**Exercise objective:**
Without changing a single character, write out every record below.

═════ The data

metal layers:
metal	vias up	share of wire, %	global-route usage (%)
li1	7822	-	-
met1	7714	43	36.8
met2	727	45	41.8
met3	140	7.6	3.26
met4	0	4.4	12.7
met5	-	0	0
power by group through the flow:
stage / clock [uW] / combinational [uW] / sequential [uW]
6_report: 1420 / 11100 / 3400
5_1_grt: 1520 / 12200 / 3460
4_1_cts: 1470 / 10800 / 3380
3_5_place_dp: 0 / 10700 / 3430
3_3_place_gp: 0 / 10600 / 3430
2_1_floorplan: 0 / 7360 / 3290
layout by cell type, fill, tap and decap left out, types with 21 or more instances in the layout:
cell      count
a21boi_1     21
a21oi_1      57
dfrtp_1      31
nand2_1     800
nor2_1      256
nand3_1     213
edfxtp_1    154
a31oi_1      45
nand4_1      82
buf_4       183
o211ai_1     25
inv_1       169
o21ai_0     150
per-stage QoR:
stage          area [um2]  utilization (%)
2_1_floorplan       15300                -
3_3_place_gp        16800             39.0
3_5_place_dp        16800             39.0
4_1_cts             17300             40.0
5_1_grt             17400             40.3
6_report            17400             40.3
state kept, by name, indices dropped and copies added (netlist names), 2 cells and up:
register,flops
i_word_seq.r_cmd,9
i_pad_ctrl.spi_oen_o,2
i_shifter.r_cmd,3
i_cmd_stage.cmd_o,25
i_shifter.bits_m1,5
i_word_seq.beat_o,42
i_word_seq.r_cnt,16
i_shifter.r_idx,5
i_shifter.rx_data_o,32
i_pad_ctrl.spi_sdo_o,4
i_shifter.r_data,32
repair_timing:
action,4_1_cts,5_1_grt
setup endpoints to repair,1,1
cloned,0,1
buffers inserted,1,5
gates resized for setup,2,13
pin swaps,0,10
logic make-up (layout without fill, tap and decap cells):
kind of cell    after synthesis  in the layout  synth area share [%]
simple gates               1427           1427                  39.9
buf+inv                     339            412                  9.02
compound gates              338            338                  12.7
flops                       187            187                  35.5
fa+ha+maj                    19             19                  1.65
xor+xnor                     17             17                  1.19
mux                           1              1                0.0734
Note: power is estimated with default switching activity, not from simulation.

══════════

**Answer to this exercise:**
metal layers:
metal	vias up	share of wire, %	global-route usage (%)
li1	7822	-	-
met1	7714	43	36.8
met2	727	45	41.8
met3	140	7.6	3.26
met4	0	4.4	12.7
met5	-	0	0
power by group through the flow:
stage / clock [uW] / combinational [uW] / sequential [uW]
6_report: 1420 / 11100 / 3400
5_1_grt: 1520 / 12200 / 3460
4_1_cts: 1470 / 10800 / 3380
3_5_place_dp: 0 / 10700 / 3430
3_3_place_gp: 0 / 10600 / 3430
2_1_floorplan: 0 / 7360 / 3290
layout by cell type, fill, tap and decap left out, types with 21 or more instances in the layout:
cell      count
a21boi_1     21
a21oi_1      57
dfrtp_1      31
nand2_1     800
nor2_1      256
nand3_1     213
edfxtp_1    154
a31oi_1      45
nand4_1      82
buf_4       183
o211ai_1     25
inv_1       169
o21ai_0     150
per-stage QoR:
stage          area [um2]  utilization (%)
2_1_floorplan       15300                -
3_3_place_gp        16800             39.0
3_5_place_dp        16800             39.0
4_1_cts             17300             40.0
5_1_grt             17400             40.3
6_report            17400             40.3
state kept, by name, indices dropped and copies added (netlist names), 2 cells and up:
register,flops
i_word_seq.r_cmd,9
i_pad_ctrl.spi_oen_o,2
i_shifter.r_cmd,3
i_cmd_stage.cmd_o,25
i_shifter.bits_m1,5
i_word_seq.beat_o,42
i_word_seq.r_cnt,16
i_shifter.r_idx,5
i_shifter.rx_data_o,32
i_pad_ctrl.spi_sdo_o,4
i_shifter.r_data,32
repair_timing:
action,4_1_cts,5_1_grt
setup endpoints to repair,1,1
cloned,0,1
buffers inserted,1,5
gates resized for setup,2,13
pin swaps,0,10
logic make-up (layout without fill, tap and decap cells):
kind of cell    after synthesis  in the layout  synth area share [%]
simple gates               1427           1427                  39.9
buf+inv                     339            412                  9.02
compound gates              338            338                  12.7
flops                       187            187                  35.5
fa+ha+maj                    19             19                  1.65
xor+xnor                     17             17                  1.19
mux                           1              1                0.0734
Note: power is estimated with default switching activity, not from simulation.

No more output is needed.